Your instructions.
What is the number of lines below that contain the string "sequential"? Give it and nothing else.

Saved data entries
○ ○ ○ ○ ○ ○ ○

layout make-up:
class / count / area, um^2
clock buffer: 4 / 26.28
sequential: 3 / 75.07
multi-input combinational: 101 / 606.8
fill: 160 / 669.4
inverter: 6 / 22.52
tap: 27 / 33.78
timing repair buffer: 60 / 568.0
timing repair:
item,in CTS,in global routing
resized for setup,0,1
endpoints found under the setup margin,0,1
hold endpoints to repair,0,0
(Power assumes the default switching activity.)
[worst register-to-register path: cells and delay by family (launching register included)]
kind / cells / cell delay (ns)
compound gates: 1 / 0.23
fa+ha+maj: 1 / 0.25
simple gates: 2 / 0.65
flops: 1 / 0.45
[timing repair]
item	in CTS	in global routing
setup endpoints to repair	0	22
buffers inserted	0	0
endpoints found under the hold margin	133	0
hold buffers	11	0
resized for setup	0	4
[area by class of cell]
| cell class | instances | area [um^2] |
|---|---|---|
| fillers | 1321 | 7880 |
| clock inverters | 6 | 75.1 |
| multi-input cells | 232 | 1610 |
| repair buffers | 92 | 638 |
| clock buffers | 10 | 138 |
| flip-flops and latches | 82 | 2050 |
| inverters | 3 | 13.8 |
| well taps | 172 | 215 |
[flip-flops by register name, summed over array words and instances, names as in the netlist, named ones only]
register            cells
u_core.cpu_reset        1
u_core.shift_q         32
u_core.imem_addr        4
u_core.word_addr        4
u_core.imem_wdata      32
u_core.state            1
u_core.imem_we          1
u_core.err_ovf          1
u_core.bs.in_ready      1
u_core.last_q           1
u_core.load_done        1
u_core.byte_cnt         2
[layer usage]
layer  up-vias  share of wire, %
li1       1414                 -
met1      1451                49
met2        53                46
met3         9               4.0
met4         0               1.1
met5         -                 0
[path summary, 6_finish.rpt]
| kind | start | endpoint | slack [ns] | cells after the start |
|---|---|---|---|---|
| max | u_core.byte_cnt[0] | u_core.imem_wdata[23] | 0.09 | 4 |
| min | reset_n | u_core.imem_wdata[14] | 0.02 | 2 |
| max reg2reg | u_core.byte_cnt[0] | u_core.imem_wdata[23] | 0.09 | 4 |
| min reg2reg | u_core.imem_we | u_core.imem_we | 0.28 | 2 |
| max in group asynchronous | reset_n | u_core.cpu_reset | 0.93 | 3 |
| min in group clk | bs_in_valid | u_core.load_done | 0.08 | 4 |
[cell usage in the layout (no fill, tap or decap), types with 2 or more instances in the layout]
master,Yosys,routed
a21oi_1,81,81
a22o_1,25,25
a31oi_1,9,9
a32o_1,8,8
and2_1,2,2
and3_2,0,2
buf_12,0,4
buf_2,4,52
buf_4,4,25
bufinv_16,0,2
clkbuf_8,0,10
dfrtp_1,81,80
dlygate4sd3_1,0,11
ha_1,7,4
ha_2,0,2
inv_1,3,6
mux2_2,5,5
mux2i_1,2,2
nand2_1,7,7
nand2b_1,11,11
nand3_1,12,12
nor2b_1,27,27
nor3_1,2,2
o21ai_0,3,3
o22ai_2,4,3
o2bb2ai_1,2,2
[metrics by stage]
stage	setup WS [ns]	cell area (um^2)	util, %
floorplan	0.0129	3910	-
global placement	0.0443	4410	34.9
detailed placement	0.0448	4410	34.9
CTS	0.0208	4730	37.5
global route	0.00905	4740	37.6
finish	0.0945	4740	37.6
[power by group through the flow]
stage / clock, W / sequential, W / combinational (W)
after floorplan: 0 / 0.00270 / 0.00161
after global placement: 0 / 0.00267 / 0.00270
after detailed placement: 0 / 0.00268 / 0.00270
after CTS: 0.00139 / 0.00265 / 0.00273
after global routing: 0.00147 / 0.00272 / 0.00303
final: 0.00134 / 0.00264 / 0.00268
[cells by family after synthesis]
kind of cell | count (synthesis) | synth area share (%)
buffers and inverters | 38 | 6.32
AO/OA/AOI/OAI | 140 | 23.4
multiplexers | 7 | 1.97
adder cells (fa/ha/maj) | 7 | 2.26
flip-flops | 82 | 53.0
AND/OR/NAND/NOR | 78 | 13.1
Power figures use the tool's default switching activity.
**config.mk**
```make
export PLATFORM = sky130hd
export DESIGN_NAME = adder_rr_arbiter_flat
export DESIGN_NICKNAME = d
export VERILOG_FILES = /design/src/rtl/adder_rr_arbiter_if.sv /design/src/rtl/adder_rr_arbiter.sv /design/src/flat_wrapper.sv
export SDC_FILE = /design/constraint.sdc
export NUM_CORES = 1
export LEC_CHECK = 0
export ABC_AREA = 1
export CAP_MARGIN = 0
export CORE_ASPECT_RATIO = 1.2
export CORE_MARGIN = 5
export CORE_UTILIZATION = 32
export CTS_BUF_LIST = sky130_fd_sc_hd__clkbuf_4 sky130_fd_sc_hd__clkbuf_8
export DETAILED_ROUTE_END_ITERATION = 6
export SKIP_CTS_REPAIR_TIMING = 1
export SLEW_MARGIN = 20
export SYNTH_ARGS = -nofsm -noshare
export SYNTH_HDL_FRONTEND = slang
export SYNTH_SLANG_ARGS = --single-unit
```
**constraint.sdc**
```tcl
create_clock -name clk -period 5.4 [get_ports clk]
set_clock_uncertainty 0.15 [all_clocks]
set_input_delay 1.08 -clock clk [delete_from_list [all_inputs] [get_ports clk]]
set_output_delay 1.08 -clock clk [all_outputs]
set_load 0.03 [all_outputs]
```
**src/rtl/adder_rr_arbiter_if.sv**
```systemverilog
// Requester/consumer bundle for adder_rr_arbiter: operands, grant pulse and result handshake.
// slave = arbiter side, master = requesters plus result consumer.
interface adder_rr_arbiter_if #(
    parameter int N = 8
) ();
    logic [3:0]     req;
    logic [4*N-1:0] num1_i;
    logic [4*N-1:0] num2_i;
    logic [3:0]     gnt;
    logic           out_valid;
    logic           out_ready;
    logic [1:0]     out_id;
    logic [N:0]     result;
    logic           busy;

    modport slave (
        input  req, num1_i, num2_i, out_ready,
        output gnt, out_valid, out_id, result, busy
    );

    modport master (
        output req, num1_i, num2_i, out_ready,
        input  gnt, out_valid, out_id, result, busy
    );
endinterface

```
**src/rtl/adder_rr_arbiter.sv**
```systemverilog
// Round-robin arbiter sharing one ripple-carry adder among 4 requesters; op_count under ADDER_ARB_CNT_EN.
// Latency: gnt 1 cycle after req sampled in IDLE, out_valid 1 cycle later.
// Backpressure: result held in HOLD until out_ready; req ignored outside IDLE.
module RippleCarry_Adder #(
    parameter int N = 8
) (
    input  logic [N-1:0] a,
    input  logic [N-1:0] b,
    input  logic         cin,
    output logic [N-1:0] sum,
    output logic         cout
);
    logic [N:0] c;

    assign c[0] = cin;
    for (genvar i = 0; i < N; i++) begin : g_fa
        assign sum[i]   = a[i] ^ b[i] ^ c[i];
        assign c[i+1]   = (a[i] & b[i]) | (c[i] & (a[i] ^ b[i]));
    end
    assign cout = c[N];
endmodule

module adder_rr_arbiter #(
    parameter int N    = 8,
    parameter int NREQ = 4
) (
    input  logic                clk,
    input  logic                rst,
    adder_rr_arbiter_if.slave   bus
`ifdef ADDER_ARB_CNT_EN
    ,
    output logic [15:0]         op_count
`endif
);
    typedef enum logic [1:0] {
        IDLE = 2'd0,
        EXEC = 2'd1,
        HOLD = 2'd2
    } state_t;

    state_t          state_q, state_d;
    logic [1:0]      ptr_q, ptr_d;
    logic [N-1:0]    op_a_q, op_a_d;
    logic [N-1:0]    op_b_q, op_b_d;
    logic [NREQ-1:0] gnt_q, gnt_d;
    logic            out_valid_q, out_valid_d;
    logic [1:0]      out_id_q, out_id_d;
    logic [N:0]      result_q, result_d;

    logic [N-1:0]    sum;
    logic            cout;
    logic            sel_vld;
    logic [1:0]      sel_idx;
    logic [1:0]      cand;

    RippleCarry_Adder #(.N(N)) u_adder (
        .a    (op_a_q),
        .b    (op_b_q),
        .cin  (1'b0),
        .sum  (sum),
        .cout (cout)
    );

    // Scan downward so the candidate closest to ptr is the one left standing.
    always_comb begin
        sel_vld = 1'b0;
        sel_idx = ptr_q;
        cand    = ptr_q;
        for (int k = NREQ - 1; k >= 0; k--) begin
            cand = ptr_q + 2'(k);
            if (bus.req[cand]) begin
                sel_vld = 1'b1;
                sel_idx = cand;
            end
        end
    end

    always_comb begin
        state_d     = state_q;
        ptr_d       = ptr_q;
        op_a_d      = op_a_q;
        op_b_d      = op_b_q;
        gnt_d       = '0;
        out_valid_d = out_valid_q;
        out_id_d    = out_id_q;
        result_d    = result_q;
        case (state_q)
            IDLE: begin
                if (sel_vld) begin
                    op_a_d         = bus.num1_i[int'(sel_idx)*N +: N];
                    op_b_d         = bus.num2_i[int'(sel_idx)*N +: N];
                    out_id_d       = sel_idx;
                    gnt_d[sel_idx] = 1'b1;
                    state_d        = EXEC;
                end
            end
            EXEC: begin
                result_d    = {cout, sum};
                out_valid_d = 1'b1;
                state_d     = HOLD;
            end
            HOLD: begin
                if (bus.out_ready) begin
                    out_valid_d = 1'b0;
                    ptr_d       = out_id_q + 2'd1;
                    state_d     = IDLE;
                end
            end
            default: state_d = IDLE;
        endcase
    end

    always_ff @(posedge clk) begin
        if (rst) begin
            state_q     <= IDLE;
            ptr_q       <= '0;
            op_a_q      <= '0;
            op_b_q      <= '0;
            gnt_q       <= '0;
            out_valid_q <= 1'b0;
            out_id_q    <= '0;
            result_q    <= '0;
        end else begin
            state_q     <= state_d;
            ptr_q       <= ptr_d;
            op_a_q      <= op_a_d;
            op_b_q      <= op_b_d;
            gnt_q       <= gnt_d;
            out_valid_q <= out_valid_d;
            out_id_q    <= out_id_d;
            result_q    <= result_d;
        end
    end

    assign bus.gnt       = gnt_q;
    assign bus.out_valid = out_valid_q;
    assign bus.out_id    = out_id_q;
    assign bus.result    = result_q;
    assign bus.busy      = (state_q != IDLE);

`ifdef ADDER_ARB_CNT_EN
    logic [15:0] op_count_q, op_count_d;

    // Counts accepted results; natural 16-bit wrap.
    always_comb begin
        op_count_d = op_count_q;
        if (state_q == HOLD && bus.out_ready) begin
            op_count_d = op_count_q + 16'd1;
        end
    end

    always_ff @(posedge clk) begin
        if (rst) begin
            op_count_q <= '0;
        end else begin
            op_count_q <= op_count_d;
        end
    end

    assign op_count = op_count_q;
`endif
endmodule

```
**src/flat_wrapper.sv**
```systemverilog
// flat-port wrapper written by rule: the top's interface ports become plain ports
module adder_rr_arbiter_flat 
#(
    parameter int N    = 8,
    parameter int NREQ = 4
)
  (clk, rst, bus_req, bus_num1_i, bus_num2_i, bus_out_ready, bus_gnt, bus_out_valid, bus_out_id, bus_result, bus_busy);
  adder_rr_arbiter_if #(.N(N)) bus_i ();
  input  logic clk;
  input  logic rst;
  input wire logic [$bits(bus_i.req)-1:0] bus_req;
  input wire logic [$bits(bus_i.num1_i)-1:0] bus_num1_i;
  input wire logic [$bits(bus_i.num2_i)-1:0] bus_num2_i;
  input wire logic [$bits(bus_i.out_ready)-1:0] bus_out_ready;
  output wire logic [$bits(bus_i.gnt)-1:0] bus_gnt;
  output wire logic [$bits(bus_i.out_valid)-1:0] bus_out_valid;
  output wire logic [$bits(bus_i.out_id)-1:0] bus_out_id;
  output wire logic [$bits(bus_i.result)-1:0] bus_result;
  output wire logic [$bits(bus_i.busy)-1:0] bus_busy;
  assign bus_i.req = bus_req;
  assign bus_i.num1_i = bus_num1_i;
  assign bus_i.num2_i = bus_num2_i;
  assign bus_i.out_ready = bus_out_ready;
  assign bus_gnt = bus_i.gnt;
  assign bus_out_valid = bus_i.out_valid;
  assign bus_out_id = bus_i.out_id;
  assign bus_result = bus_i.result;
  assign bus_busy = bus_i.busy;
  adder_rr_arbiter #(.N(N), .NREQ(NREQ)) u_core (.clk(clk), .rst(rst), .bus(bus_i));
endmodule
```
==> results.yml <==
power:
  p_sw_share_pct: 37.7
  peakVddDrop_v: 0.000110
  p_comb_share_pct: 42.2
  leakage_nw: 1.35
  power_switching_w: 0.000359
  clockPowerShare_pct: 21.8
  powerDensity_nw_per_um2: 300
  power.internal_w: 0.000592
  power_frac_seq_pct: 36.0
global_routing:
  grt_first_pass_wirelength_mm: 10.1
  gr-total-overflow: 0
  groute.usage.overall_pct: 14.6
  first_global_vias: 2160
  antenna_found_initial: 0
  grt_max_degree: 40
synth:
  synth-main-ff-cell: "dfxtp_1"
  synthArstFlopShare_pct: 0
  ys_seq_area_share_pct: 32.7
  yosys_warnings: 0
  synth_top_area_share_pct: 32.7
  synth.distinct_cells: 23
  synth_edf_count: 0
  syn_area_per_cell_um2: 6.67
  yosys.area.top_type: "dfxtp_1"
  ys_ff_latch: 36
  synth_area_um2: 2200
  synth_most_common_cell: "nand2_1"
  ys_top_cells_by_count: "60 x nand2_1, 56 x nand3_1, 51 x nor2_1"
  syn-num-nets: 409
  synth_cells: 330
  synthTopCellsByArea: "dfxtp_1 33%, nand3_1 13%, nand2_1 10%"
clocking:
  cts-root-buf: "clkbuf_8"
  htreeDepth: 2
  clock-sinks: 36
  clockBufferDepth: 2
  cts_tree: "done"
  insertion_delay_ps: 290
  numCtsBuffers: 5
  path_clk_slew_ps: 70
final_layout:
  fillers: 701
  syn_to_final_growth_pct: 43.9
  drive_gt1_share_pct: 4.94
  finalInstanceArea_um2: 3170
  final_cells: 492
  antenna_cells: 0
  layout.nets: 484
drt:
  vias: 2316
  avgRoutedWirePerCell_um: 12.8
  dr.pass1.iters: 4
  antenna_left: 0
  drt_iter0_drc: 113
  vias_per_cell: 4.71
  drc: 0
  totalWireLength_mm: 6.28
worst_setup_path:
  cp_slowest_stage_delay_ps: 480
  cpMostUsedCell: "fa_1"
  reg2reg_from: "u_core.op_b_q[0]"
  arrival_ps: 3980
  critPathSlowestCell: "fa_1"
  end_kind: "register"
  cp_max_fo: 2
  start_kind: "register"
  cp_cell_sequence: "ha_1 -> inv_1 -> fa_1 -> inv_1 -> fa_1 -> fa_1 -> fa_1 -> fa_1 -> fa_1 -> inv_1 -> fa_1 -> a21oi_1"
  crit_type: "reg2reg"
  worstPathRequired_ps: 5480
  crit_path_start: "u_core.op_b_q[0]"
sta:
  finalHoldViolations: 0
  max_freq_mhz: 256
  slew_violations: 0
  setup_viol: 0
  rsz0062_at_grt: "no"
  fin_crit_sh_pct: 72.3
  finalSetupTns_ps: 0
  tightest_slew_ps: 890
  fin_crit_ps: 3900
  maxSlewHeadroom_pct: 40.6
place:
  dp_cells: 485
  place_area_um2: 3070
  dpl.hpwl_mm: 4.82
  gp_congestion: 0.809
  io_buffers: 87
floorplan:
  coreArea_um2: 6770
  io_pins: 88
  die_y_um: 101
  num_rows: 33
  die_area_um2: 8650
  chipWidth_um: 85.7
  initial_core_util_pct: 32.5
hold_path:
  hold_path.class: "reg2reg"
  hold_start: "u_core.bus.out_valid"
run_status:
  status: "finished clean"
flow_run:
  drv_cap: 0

○ ○ ○ ○ ○ ○ ○

Output below.
2